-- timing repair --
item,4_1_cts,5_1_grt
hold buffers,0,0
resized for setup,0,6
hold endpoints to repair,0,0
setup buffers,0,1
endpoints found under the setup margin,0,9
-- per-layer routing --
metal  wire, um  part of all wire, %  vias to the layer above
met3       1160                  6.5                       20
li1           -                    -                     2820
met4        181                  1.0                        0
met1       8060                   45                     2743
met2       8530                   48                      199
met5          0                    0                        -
## config.mk

```make
export PLATFORM = sky130hd
export DESIGN_NAME = sc_micro_sequencer
export DESIGN_NICKNAME = d
export VERILOG_FILES = /design/src/rtl/sc_mseq_pkg.sv /design/src/rtl/sc_mseq_stack.sv /design/src/rtl/sc_micro_sequencer.sv
export SDC_FILE = /design/constraint.sdc
export NUM_CORES = 1
export LEC_CHECK = 0
export ABC_CLOCK_PERIOD_IN_PS = 2350
export BUFFER_PORTS_ARGS = -buffer_cell sky130_fd_sc_hd__clkbuf_2
export CORE_MARGIN = 3
export CORE_UTILIZATION = 45
export CTS_BUF_LIST = sky130_fd_sc_hd__clkbuf_4 sky130_fd_sc_hd__clkbuf_8 sky130_fd_sc_hd__clkbuf_16
export CTS_CLUSTER_DIAMETER = 120
export DETAILED_ROUTE_END_ITERATION = 10
export GPL_TIMING_DRIVEN = 0
export PLACE_DENSITY_LB_ADDON = 0.12
export SETUP_SLACK_MARGIN = 0.5
export SYNTH_ARGS = -nofsm -noshare
export SYNTH_HDL_FRONTEND = slang
export SYNTH_SLANG_ARGS = --single-unit
```

## constraint.sdc

```tcl
create_clock -name SC_MSEQ_CLOCK_50 -period 2.35 [get_ports SC_MSEQ_CLOCK_50]
set_input_delay 0.3525 -clock SC_MSEQ_CLOCK_50 [delete_from_list [all_inputs] [get_ports SC_MSEQ_CLOCK_50]]
set_output_delay 0.3525 -clock SC_MSEQ_CLOCK_50 [all_outputs]
set_load 0.02 [all_outputs]
```

## src/rtl/sc_mseq_pkg.sv

```systemverilog
// Shared definitions for the ARC microprogram sequencer: mode select encoding
// and the opcode format that selects the masked branch/sethi decode.
package sc_mseq_pkg;

  typedef enum logic [2:0] {
    MSEQ_NEXT   = 3'b000,
    MSEQ_JUMP   = 3'b001,
    MSEQ_DECODE = 3'b010,
    MSEQ_COND   = 3'b011,
    MSEQ_CALL   = 3'b100,
    MSEQ_RET    = 3'b101
  } mseq_mode_e;

  localparam logic [1:0] MSEQ_FMT_BRANCH = 2'b00;

endpackage

```

## src/rtl/sc_mseq_stack.sv

```systemverilog
// Return-address LIFO for the microprogram sequencer. Pointer runs 0..STACK_DEPTH;
// pushes at full and pops at empty are dropped and reported on one-cycle strobes.
module sc_mseq_stack #(
  parameter int unsigned STACK_DEPTH = 4,
  parameter int unsigned DATAWIDTH   = 11
) (
  input  logic                 clk,
  input  logic                 rstN,
  input  logic                 stallN,
  input  logic                 push,
  input  logic                 pop,
  input  logic [DATAWIDTH-1:0] data,
  output logic [DATAWIDTH-1:0] top,
  output logic                 empty,
  output logic                 full,
  output logic                 overflow,
  output logic                 underflow
);

  localparam int unsigned PW = $clog2(STACK_DEPTH + 1);
  localparam int unsigned AW = (STACK_DEPTH > 1) ? $clog2(STACK_DEPTH) : 1;

  logic [DATAWIDTH-1:0] mem [STACK_DEPTH];
  logic [PW-1:0]        ptr;
  logic [AW-1:0]        wrIdx;
  logic [AW-1:0]        topIdx;

  assign empty  = (ptr == '0);
  assign full   = (ptr == PW'(STACK_DEPTH));
  assign wrIdx  = AW'(ptr);
  assign topIdx = AW'(ptr - 1'b1);
  assign top    = mem[topIdx];

  assign overflow  = stallN & push & full;
  assign underflow = stallN & pop & empty;

  always_ff @(posedge clk) begin
    if (!rstN) begin
      ptr <= '0;
    end else if (stallN) begin
      if (push && !full) begin
        mem[wrIdx] <= data;
        ptr        <= ptr + 1'b1;
      end else if (pop && !empty) begin
        ptr <= ptr - 1'b1;
      end
    end
  end

endmodule

```

## src/rtl/sc_micro_sequencer.sv

```systemverilog
// Microprogram sequencer: owns the uPC and selects the next control-store address
// from increment, jump, conditional jump, opcode decode and call/return.
module sc_micro_sequencer
  import sc_mseq_pkg::*;
#(
  parameter int unsigned DATAWIDTH_ADDR   = 11,
  parameter int unsigned DATAWIDTH_DECODE = 8,
  parameter int unsigned DATAWIDTH_SEL    = 3,
  parameter int unsigned STACK_DEPTH      = 4
) (
  input  logic                        SC_MSEQ_CLOCK_50,
  input  logic                        SC_MSEQ_RESET_InLow,
  input  logic                        SC_MSEQ_Stall_InLow,
  input  logic [DATAWIDTH_SEL-1:0]    SC_MSEQ_Sel_InBUS,
  input  logic                        SC_MSEQ_Cond_In,
  input  logic [DATAWIDTH_ADDR-1:0]   SC_MSEQ_Jump_InBUS,
  input  logic [DATAWIDTH_DECODE-1:0] SC_MSEQ_Decode_InBUS,
  output logic [DATAWIDTH_ADDR-1:0]   SC_MSEQ_uPC_OutBUS,
  output logic [DATAWIDTH_ADDR-1:0]   SC_MSEQ_NextAddr_OutBUS,
  output logic                        SC_MSEQ_StackEmpty_Out,
  output logic                        SC_MSEQ_StackFull_Out,
  output logic                        SC_MSEQ_Error_Out
);

  mseq_mode_e                  mode;
  logic [DATAWIDTH_ADDR-1:0]   uPC;
  logic [DATAWIDTH_ADDR-1:0]   incAddr;
  logic [DATAWIDTH_ADDR-1:0]   decAddr;
  logic [DATAWIDTH_ADDR-1:0]   nextAddr;
  logic [DATAWIDTH_ADDR-1:0]   stackTop;
  logic                        stackEmpty;
  logic                        stackFull;
  logic                        overflow;
  logic                        underflow;
  logic                        errorReg;
  logic                        push;
  logic                        pop;

  assign mode    = mseq_mode_e'(SC_MSEQ_Sel_InBUS[2:0]);
  assign incAddr = uPC + 1'b1;
  assign push    = (mode == MSEQ_CALL);
  assign pop     = (mode == MSEQ_RET);

  // Branch/sethi opcodes share one microroutine per op2 group, so op3 low bits are masked.
  always_comb begin
    decAddr = '0;
    if (SC_MSEQ_Decode_InBUS[DATAWIDTH_DECODE-1 -: 2] == MSEQ_FMT_BRANCH)
      decAddr = {1'b1, SC_MSEQ_Decode_InBUS[DATAWIDTH_DECODE-1:3], 3'b000, 2'b00};
    else
      decAddr = {1'b1, SC_MSEQ_Decode_InBUS, 2'b00};
  end

  always_comb begin
    nextAddr = incAddr;
    case (mode)
      MSEQ_JUMP:   nextAddr = SC_MSEQ_Jump_InBUS;
      MSEQ_DECODE: nextAddr = decAddr;
      MSEQ_COND:   nextAddr = SC_MSEQ_Cond_In ? SC_MSEQ_Jump_InBUS : incAddr;
      MSEQ_CALL:   nextAddr = SC_MSEQ_Jump_InBUS;
      MSEQ_RET:    nextAddr = stackEmpty ? incAddr : stackTop;
      default:     nextAddr = incAddr;
    endcase
  end

  sc_mseq_stack #(
    .STACK_DEPTH (STACK_DEPTH),
    .DATAWIDTH   (DATAWIDTH_ADDR)
  ) uStack (
    .clk       (SC_MSEQ_CLOCK_50),
    .rstN      (SC_MSEQ_RESET_InLow),
    .stallN    (SC_MSEQ_Stall_InLow),
    .push      (push),
    .pop       (pop),
    .data      (incAddr),
    .top       (stackTop),
    .empty     (stackEmpty),
    .full      (stackFull),
    .overflow  (overflow),
    .underflow (underflow)
  );

  always_ff @(posedge SC_MSEQ_CLOCK_50) begin
    if (!SC_MSEQ_RESET_InLow) begin
      uPC      <= '0;
      errorReg <= 1'b0;
    end else if (SC_MSEQ_Stall_InLow) begin
      uPC <= nextAddr;
      if (overflow || underflow)
        errorReg <= 1'b1;
    end
  end

  assign SC_MSEQ_uPC_OutBUS      = uPC;
  assign SC_MSEQ_NextAddr_OutBUS = nextAddr;
  assign SC_MSEQ_StackEmpty_Out  = stackEmpty;
  assign SC_MSEQ_StackFull_Out   = stackFull;
  assign SC_MSEQ_Error_Out       = errorReg;

endmodule

```

==> flow_summary.yaml <==
floorplan:
  die_width_microns: 87.30
  die_area_sq_mm: 0.007620
  initial_core_util_pct: 48.23
  placementRows: 28
  core-area_sq_mm: 0.006166
  die_h_microns: 87.30
  ios: 51
synth:
  synth_compound_area_share_pct: 15.27
  synth.largest_area_cell: "edfxtp_1"
  synth-simple-area-share_pct: 9.634
  synth_edf_count: 44
  synth_adder_area_share_pct: 2.524
  synthArstFlopShare_pct: 0
  syn_area_per_cell_sq_um: 11.99
  post_synth_mux_area_share_pct: 9.928
  ys_seq_area_share_pct: 54.52
  ys.flop_type: "edfxtp_1"
  postSynthCellCount: 248
  synth_xor_area_share_pct: 3.828
  synth_top_area_share_pct: 44.43
  ys_types: 42
  syn_area_sq_mm: 0.002974
  ys_ff_latch: 59
  synth_top_family_by_area: "compound AO/OA/AOI/OAI gates"
  synth_nets: 280
  yosysMostFrequentCell: "edfxtp_1"
  yosysWarningCount: 0
  yosys-top-cells-area: "edfxtp_1 (44%), dfxtp_1 (10%), mux4_1 (6.2%)"
  synth_common_cells: "edfxtp_1 (44), o21ai_0 (22), nand2_1 (19)"
timing:
  hold_violations: 0
  fmax_mhz: 389.0
  setup_viol: 12
  fin_crit_sh_pct: 109.4
  layout_setup_ws_ns: -0.2206
  period_needed_ns: 2.571
  skew_ns: 0.01100
  relSlewSlack_pct: 64.11
  drv_slew: 0
  rsz0062_at_grt: "true"
  setup-tns-final_ns: -1.915
  worst_pin_slew_ns: 0.5355
cells_and_area:
  diodes: 0
  drive_above_1_share_pct: 43.20
  instances_no_fill: 413
  syn2layout_area_growth_pct: 33.87
  fin_nets: 365
drt:
  antenna_left: 0
  vias: 2426
  drt_iter0_markers: 168
  first_pass_iters: 5
  avgViaCountPerCell: 5.874
  drc_errors: 0
  drt-total-wl_mm: 7.816
  wire_per_inst_microns: 18.92
run:
  drv_cap: 0
clock_network:
  clockBufferDepth: 2
  clock-sinks: 59
  clk_pin_slew_ns: 0.07
  clk_latency_ns: 0.34
  cts_buffers: 9
  cts-root-buf: "clkbuf_8"
  postCtsHoldBufs: 0
  htree_num_levels: 3
  cts_tree: "built"
setup_path:
  reg2reg_from: "uStack.ptr[0]"
  startpoint: "uStack.ptr[0]"
  worstSetupPathType: "register to output pin"
  arrival_ns: 2.22
  start_kind: "register"
  r2r_setup_slack_ns: -0.12
  crit_slowest_cell: "a222oi_1"
  r2r_cells: 13
  r2r-end: "SC_MSEQ_uPC_OutBUS[9]"
  critPathCapture: "SC_MSEQ_NextAddr_OutBUS[5]"
  critPathMaxStageDelay_ns: 0.40
  cp-end-kind: "output pin"
  critPathRequiredTime_ns: 2.00
  critPathMaxFanout: 6
  crit_chain: "buf_12 > inv_8 > ha_4 > clkbuf_16 > mux4_2 > a222oi_1 > nand2_1 > buf_6"
grt:
  grt_max_degree: 13
  grt_pass1_wl_mm: 11.86
  antenna_found_initial: 0
  grt_overflow: 0
  grt_usage_pct: 21.07
  grt_pass1_vias: 2230
place:
  port_buffers: 49
  gp_congestion: 0.9111
  post-place-ws_ns: -0.09850
  placed_cells: 372
  hpwl_mm: 5.250
outcome:
  violations: "negative setup slack"
  outcome: "finished with violations"
power_and_ir_drop:
  power_density_mw_per_mm2: 639.6
  p_leak_uw: 0.001587
  total_power_uw: 2546
  vdd_ir_drop_max_mv: 0.4544
hold_path:
  hold_class: "primary input to register"
==> final cells by class <==
cell class                 count  area [sq um]
fill                         494          2185
timing repair buffer          70         464.2
buffer                        13         96.34
clock buffer                   9         123.9
clock inverter                 7         76.32
tap                           75         93.84
sequential                    59          1628
inverter                      17         71.32
multi-input combinational    163          1428
==> placed cells by master, fill, tap and decap left out, drive strengths merged, types with 6 or more instances in the layout <==
cell type and n:
a21oi 17, a31oi 10, and2 12, buf 35, clkbuf 57, dfxtp 15, edfxtp 44, ha 6
inv 19, mux4 11, nand2 19, nand3 8, nor2 6, o21ai 25, xor2 8
==> how the worst min path moves through the flow <==
stage	from	to	slack (ns)	depth (start not counted)
after CTS	SC_MSEQ_Jump_InBUS[0]	SC_MSEQ_uPC_OutBUS[0]	0.32	3
after detailed placement	SC_MSEQ_Error_Out	SC_MSEQ_Error_Out	0.46	1
final	SC_MSEQ_Jump_InBUS[0]	SC_MSEQ_uPC_OutBUS[0]	0.33	3
after global placement	SC_MSEQ_Error_Out	SC_MSEQ_Error_Out	0.45	1
after floorplan	uStack.ptr[1]	uStack.ptr[1]	0.49	2
after global routing	SC_MSEQ_Decode_InBUS[1]	SC_MSEQ_uPC_OutBUS[3]	0.34	3
==> registers in the layout (all words and copies together), names as in the netlist <==
signal and cells:
uStack.ptr 3, uStack.mem 44, SC_MSEQ_uPC_OutBUS 11, SC_MSEQ_Error_Out 1
==> through the flow <==
step | hold WS (ns) | utilization (%) | cell area, sq um
floorplan | 0.4887 | - | 3057
global placement | 0.4484 | 55.07 | 3396
detailed placement | 0.4606 | 55.07 | 3396
CTS | 0.3249 | 62.01 | 3824
global route | 0.3406 | 64.57 | 3981
finish | 0.3336 | 64.57 | 3981
==> cells by family after synthesis <==
logic type	count (synthesis)
buffers and inverters	30
and+or+nand+nor	56
AOI/OAI and AO/OA	71
adders and majority gates	6
xor gates and xnor gates	13
muxes	13
DFF	59
==> worst max-delay path, delay by kind of cell (launching register included) <==
family | cells | cell delay [ns]
compound gates | 1 | 0.40
fa+ha+maj | 1 | 0.27
buf+inv | 4 | 0.44
flops | 1 | 0.36
mux | 1 | 0.28
simple gates | 1 | 0.14
==> power by group <==
group	total [uW]	internal (uW)	switching (uW)
registers	1170	1150	24.8
logic	442	193	250
clock network	933	496	437
total	2550	1830	711
==> what timing repair did <==
action	4_1_cts	5_1_grt
buffers inserted	14	7
gates cloned	0	4
endpoints found under the setup margin	66	64
pin swaps	7	16
gates resized for setup	25	29
==> layer usage <==
layer | global-route usage [%] | wire length (microns) | up-vias
li1 | - | - | 1114
met1 | 30.49 | 3519 | 1202
met2 | 30.00 | 3570 | 95
met3 | 5.866 | 569 | 15
met4 | 8.089 | 157 | 0
met5 | 0 | 0 | -
Power figures use the tool's default switching activity.
**src/rtl/arrow_button_receiver.sv**
```systemverilog
// arrow_button_receiver: synchronise and debounce four arrow buttons into held levels plus press/release pulses
module arrow_button_receiver #(
  parameter int DEBOUNCE_CYCLES = 1000000,
  parameter int CNT_W = 20
) (
  input  logic       clk,
  input  logic       reset,
  input  logic       UP,
  input  logic       DOWN,
  input  logic       LEFT,
  input  logic       RIGHT,
  output logic [3:0] held,
  output logic [3:0] press,
  output logic [3:0] rel,
  output logic       any_press
);
  localparam logic [CNT_W-1:0] LAST = CNT_W'(DEBOUNCE_CYCLES - 1);
  logic [3:0] raw, s1, s2, hit;
  logic [CNT_W-1:0] cnt [4];
  assign raw = {UP, DOWN, LEFT, RIGHT};
  always_comb begin
    hit = '0;
    for (int i = 0; i < 4; i++) hit[i] = (s2[i] != held[i]) && (cnt[i] == LAST);
  end
  always_ff @(posedge clk or negedge reset) begin
    if (!reset) begin
      s1 <= '0;
      s2 <= '0;
      held <= '0;
      press <= '0;
      rel <= '0;
      any_press <= 1'b0;
      for (int i = 0; i < 4; i++) cnt[i] <= '0;
    end else begin
      s1 <= raw;
      s2 <= s1;
      held <= held ^ hit;
      press <= hit & s2;
      rel <= hit & ~s2;
      any_press <= |(hit & s2);
      // any return to the held level restarts the count, so bounce never accumulates
      for (int i = 0; i < 4; i++) cnt[i] <= (s2[i] == held[i] || hit[i]) ? '0 : cnt[i] + 1'b1;
    end
  end
endmodule

```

What is needed:
Show all lines from the listing above in which "posedge" appears.

Expected output:
  always_ff @(posedge clk) begin
  always_ff @(posedge SC_MSEQ_CLOCK_50) begin
  always_ff @(posedge clk or negedge reset) begin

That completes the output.